Wedding Woes

Stop putting your life on hold for other people

Late last year, my husband and I bought a house that has been divided into two units from a family friend who was tired of being a landlord. We moved into to larger unit, but the small one continued to be occupied by “Ed.” He had lived there for over a decade and had always been a model tenant, but he survives on a fixed income. His rent hadn’t been raised in five years. He wouldn’t be able to find anything close to this on the current market. We agreed to extend the lease for a year at the regular rate. Ed’s health has been rapidly going downhill. He used to be an active senior who could take the bus to go grocery shopping, but more recently, he has fallen twice and has to use a walker now. We were the ones who took him to the hospital and all his follow up appointments. We are the ones doing his shopping and heavy chores like laundry (even making his bed). I even cook meals for Ed three times a week after he hurt his dominant hand.

We didn’t mean to get this involved. Ed is a nice old man and after his first fall, it was just the kind thing to do to get him back in his feet. Months later, it has become apparent Ed isn’t getting any better. The end of the lease has come and gone. My husband and I tried to talk to Ed about other options, and he burst into tears.

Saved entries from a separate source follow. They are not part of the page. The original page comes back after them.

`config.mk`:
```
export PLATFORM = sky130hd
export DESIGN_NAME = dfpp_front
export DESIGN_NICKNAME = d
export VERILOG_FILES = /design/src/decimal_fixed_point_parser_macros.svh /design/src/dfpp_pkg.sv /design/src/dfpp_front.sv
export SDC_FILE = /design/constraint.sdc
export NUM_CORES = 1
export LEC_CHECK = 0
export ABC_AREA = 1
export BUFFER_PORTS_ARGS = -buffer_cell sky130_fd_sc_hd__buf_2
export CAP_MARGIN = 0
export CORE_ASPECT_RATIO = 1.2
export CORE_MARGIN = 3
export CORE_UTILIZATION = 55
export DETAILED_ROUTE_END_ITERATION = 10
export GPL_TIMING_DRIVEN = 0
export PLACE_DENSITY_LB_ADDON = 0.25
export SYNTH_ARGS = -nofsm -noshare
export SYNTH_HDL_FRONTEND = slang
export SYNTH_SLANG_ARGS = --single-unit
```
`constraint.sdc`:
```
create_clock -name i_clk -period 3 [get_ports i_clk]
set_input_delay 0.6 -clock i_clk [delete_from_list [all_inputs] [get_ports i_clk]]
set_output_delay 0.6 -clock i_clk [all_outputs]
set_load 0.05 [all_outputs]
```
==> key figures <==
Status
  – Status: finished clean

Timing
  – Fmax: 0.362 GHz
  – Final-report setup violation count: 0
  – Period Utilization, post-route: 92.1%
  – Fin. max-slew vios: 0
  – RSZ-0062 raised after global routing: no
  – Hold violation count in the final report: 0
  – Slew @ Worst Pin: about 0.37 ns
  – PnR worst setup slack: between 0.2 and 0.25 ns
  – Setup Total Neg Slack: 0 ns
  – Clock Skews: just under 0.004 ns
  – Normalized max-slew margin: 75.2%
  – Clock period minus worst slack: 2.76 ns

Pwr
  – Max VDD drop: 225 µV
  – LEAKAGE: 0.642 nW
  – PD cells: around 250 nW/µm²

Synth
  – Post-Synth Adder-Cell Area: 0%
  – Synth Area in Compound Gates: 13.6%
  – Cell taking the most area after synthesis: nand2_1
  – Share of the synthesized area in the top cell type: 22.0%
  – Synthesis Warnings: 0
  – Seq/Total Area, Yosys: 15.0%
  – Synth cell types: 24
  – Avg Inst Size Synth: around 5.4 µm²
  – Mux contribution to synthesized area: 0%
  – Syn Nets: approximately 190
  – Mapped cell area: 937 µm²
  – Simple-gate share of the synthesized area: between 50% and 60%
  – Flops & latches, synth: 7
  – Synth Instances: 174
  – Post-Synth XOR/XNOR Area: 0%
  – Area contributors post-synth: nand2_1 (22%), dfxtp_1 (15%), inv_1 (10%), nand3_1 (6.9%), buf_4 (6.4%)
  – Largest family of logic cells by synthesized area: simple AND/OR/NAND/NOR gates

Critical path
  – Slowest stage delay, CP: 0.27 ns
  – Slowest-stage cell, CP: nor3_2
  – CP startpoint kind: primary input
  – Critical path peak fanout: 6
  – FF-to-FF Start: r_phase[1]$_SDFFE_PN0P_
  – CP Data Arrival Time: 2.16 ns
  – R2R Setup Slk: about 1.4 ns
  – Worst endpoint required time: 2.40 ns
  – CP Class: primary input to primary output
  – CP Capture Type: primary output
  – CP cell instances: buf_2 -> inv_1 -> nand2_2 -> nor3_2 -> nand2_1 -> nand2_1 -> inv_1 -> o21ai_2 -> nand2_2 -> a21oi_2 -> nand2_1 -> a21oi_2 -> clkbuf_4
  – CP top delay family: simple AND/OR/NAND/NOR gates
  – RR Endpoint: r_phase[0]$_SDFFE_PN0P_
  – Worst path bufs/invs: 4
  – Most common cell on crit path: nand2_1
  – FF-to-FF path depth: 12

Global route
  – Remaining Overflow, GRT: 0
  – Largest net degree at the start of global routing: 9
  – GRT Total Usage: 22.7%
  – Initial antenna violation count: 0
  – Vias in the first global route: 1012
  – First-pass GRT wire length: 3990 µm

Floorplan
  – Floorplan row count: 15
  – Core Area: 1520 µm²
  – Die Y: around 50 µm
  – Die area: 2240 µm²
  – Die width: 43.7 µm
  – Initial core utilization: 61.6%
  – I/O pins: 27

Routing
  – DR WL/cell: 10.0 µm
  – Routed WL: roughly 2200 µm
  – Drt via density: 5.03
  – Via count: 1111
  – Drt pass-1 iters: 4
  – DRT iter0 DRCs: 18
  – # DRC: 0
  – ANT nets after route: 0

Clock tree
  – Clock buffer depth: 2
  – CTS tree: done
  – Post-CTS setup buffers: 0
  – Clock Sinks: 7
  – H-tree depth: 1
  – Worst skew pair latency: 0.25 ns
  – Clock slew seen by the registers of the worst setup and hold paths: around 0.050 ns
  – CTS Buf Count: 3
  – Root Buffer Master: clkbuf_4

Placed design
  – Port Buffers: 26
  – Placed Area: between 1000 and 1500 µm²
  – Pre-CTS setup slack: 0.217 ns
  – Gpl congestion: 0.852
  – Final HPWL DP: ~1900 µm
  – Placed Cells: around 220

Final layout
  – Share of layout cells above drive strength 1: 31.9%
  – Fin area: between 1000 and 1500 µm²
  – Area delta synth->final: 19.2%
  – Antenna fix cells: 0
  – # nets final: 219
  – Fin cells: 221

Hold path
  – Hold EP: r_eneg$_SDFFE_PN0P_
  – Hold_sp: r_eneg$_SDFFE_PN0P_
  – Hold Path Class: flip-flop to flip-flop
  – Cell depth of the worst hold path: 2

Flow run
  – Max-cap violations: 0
$ cat src/dfpp_back.sv
// back: mantissa, counters and exponent arithmetic, final scaling
// depends on dfpp_pkg and the macros header
`include "decimal_fixed_point_parser_macros.svh"
module dfpp_back import dfpp_pkg::*; #(
    parameter int COUNTER_BITS = COUNTER_BITS_DEF
) (
    input  logic i_clk,
    input  logic i_rst_n,
    input  logic [4:0] i_dp,
    input  logic i_empty,
    input  t_cmd i_cmd,
    output logic o_pop,
    output logic o_valid,
    input  logic i_ready,
    output logic o_valid_res,
    output logic [AMT_W-1:0] o_amount
);
    localparam logic [COUNTER_BITS-1:0] CMAX = '1;
    t_bstate r_st, n_st;
    logic [MAG_W-1:0] r_mag, r_emag;
    logic [COUNTER_BITS-1:0] r_tz, r_fd;
    logic r_fail;
    t_op r_op;
    logic [3:0] r_dig;
    logic r_last, r_okend, r_neg, r_eneg;
    logic [4:0] r_cnt;
    logic signed [63:0] r_scale;
    logic r_vres;
    logic [AMT_W-1:0] r_amt;
    logic [4:0] steps;
    logic is_mant, mant_bad, frac_bad, step_bad, need_mul, scale_bad;
    logic [MAG_W-1:0] mag_x10, emag_next;
    logic signed [63:0] sc;

    // number of multiplies by ten pending for a nonzero digit
    assign steps = (r_tz >= COUNTER_BITS'(18)) ? 5'd19 : 5'(r_tz + 1'b1);
    assign mag_x10 = {r_mag[MAG_W-4:0], 3'b000} + {r_mag[MAG_W-2:0], 1'b0};
    assign emag_next = {r_emag[MAG_W-4:0], 3'b000} + {r_emag[MAG_W-2:0], 1'b0}
                     + 60'(r_dig);

    // error checks of the current command
    assign is_mant  = r_op == OP_MANT || r_op == OP_FRAC;
    assign mant_bad = (r_dig == 4'd0) ? (r_tz == CMAX) : (r_mag > scale_limit(steps));
    assign frac_bad = (r_op == OP_FRAC) && (r_fd == CMAX);
    assign step_bad = (r_op == OP_FAIL) || (is_mant && (mant_bad || frac_bad)) ||
                      (r_op == OP_EXP && r_emag > MAG_TENTH);
    assign need_mul = is_mant && r_dig != 4'd0 && r_mag != '0 && !step_bad && !r_fail;

    // final scale and range test
    assign sc = (r_eneg ? -$signed({4'd0, r_emag}) : $signed({4'd0, r_emag}))
              - $signed(64'(r_fd)) + $signed(64'(r_tz)) + $signed(64'(i_dp));
    assign scale_bad = !r_okend || r_fail || r_scale < 0 || r_scale >= 64'sd18 ||
                       r_mag > scale_limit(r_scale[4:0]);

    assign o_valid_res = r_vres;
    assign o_amount = r_amt;

    // next state
    always_comb begin
        n_st = r_st;
        unique case (r_st)
            BK_IDLE:  if (!i_empty) n_st = BK_STEP;
            BK_STEP: begin
                if (need_mul) n_st = BK_MUL;
                else if (r_last) n_st = BK_FIN;
                else n_st = BK_IDLE;
            end
            BK_MUL:   if (r_cnt == 5'd0) n_st = r_last ? BK_FIN : BK_IDLE;
            BK_FIN:   n_st = BK_CHECK;
            BK_CHECK: n_st = scale_bad ? BK_OUT : BK_SCALE;
            BK_SCALE: if (r_cnt == 5'd0) n_st = BK_OUT;
            BK_OUT:   if (i_ready) n_st = BK_IDLE;
            default:  n_st = BK_IDLE;
        endcase
    end

    // state outputs
    always_comb begin
        o_pop = 1'b0;
        o_valid = 1'b0;
        unique case (r_st)
            BK_IDLE: o_pop = !i_empty;
            BK_OUT:  o_valid = 1'b1;
            default: ;
        endcase
    end

    always_ff @(posedge i_clk) begin
        if (!i_rst_n) r_st <= BK_IDLE;
        else r_st <= n_st;
    end

    // datapath
    always_ff @(posedge i_clk) begin
        if (!i_rst_n) begin
            r_mag <= '0; r_emag <= '0; r_tz <= '0; r_fd <= '0; r_fail <= 1'b0;
            r_op <= OP_NONE; r_dig <= '0; r_last <= 1'b0; r_okend <= 1'b0;
            r_neg <= 1'b0; r_eneg <= 1'b0; r_cnt <= '0; r_scale <= '0;
            r_vres <= 1'b0; r_amt <= '0;
        end else begin
            case (r_st)
                BK_IDLE: if (!i_empty) begin
                    r_op <= i_cmd.op; r_dig <= i_cmd.digit; r_last <= i_cmd.last;
                    r_okend <= i_cmd.ok_end; r_neg <= i_cmd.neg; r_eneg <= i_cmd.exp_neg;
                end
                BK_STEP: if (!r_fail) begin
                    if (step_bad) r_fail <= 1'b1;
                    else if (is_mant) begin
                        if (r_dig == 4'd0) r_tz <= r_tz + 1'b1;
                        else if (r_mag == '0) begin
                            r_mag <= 60'(r_dig); r_tz <= '0;
                        end else r_cnt <= steps;
                        if (r_op == OP_FRAC) r_fd <= r_fd + 1'b1;
                    end else if (r_op == OP_EXP) r_emag <= emag_next;
                end
                // repeated multiply by ten, then the digit
                BK_MUL: begin
                    if (r_cnt != 5'd0) begin
                        r_mag <= mag_x10; r_cnt <= r_cnt - 1'b1;
                    end else begin
                        r_mag <= r_mag + 60'(r_dig); r_tz <= '0;
                    end
                end
                BK_FIN: r_scale <= sc;
                BK_CHECK: begin
                    r_cnt <= r_scale[4:0]; r_vres <= 1'b0; r_amt <= '0;
                end
                BK_SCALE: begin
                    if (r_cnt != 5'd0) begin
                        r_mag <= mag_x10; r_cnt <= r_cnt - 1'b1;
                    end else begin
                        r_vres <= 1'b1;
                        r_amt <= r_neg ? -{1'b0, r_mag} : {1'b0, r_mag};
                    end
                end
                BK_OUT: if (i_ready) begin
                    r_mag <= '0; r_emag <= '0; r_tz <= '0; r_fd <= '0; r_fail <= 1'b0;
                end
                default: ;
            endcase
        end
    end

    `DFP_ASSERT_IMP(a_inv_zero, i_clk, i_rst_n, o_valid && !o_valid_res, o_amount == '0)
    `DFP_ASSERT_IMP(a_no_pop_busy, i_clk, i_rst_n, r_st != BK_IDLE, !o_pop)
    `DFP_ASSERT_NXT(a_out_hold, i_clk, i_rst_n, o_valid && !i_ready, o_valid && $stable(o_amount))
endmodule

This was his home and he didn’t want to leave. We agreed to another six-months lease, which will be up in October. Ed doesn’t have any surviving immediately family, his sons died young, his sisters are dead, and there is a niece that lives out of state. She has no interest in helping Ed. We have contacted senior services and are on a waiting list to even get an appointment. We have gotten some respite from a local church that will drive Ed to church and other places.

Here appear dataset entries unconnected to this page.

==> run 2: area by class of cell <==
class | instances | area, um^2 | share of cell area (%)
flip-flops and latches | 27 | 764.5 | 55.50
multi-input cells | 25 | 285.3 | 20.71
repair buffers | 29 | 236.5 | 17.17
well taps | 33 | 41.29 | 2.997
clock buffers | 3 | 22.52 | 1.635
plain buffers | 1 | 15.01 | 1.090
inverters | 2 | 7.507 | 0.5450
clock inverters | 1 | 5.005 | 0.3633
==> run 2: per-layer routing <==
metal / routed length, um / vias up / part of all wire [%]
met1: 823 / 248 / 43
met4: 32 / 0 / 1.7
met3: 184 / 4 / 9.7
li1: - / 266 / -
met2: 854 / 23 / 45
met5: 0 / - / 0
### src/rtl/brbe_present.sv
`timescale 1ns / 1ps
module brbe_present #(
  parameter int unsigned PresentEntries = 64
) (
  input  logic        clk_i,
  input  logic        rst_ni,
  input  logic        add_i,
  input  logic        clear_i,
  input  logic [31:0] add_id_i,
  input  logic        search_i,
  input  logic [31:0] search_id_i,
  output logic        busy_o,
  output logic        done_o,
  output logic        found_o
);
  import brbe_pkg::*;

  localparam int unsigned AW = (PresentEntries > 1) ? $clog2(PresentEntries) : 1;
  localparam int unsigned CW = $clog2(PresentEntries + 1);
  localparam logic [CW-1:0] Full = CW'(PresentEntries);

  logic [31:0]   mem [PresentEntries];
  logic [31:0]   rdata_q;
  logic [CW-1:0] count_q, count_d;
  logic [CW-1:0] idx_q, idx_d;
  logic          run_q, run_d, chk_q, chk_d, found_q, found_d, done_q, done_d;
  logic [31:0]   key_q;

  // Table storage: one write, one registered read.
  always_ff @(posedge clk_i) begin
    if (add_i && count_q < Full) mem[count_q[AW-1:0]] <= add_id_i;
    rdata_q <= mem[idx_q[AW-1:0]];
    if (search_i) key_q <= search_id_i;
  end

  // Sequential scan: issue a read per cycle, compare the registered data.
  always_comb begin
    count_d = count_q;
    if (clear_i) count_d = '0;
    else if (add_i && count_q < Full) count_d = count_q + 1'b1;
    idx_d = idx_q;
    run_d = run_q;
    chk_d = 1'b0;
    found_d = found_q;
    done_d = 1'b0;
    if (search_i) begin
      idx_d = '0;
      run_d = 1'b1;
      found_d = 1'b0;
    end else begin
      if (chk_q && rdata_q == key_q) found_d = 1'b1;
      if (run_q) begin
        if (idx_q >= count_q) begin
          run_d = 1'b0;
          done_d = 1'b1;
        end else begin
          chk_d = 1'b1;
          idx_d = idx_q + 1'b1;
        end
      end
    end
  end

  always_ff @(posedge clk_i or negedge rst_ni) begin
    if (!rst_ni) begin
      count_q <= '0;
      idx_q <= '0;
      run_q <= 1'b0;
      chk_q <= 1'b0;
      found_q <= 1'b0;
      done_q <= 1'b0;
    end else begin
      count_q <= count_d;
      idx_q <= idx_d;
      run_q <= run_d;
      chk_q <= chk_d;
      found_q <= found_d;
      done_q <= done_d;
    end
  end

  // The last compare happens in the cycle that ends the scan, so found_o is final with done_o.
  assign busy_o = run_q | done_q;
  assign done_o = done_q;
  assign found_o = found_q;
endmodule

My husband and I don’t know what to do. We had vague plans to merge the house back to its original state. That isn’t happening. We had plans to try for children. That isn’t happening. We had plans to go on a two-week vacation. That isn’t happening. We worry about Ed. He is a sweet guy who we are very fond of, but we aren’t his family. Ed doesn’t have much in terms of savings, even if we saved and gave back his rent. It would be less than $3,000. We have college loans, property taxes, and a mortgage to worry about ourselves. If Ed was able to live in his own, my husband and I would happily keep up the arrangement. We care about Ed, but now it feels like we care too much. What can we do?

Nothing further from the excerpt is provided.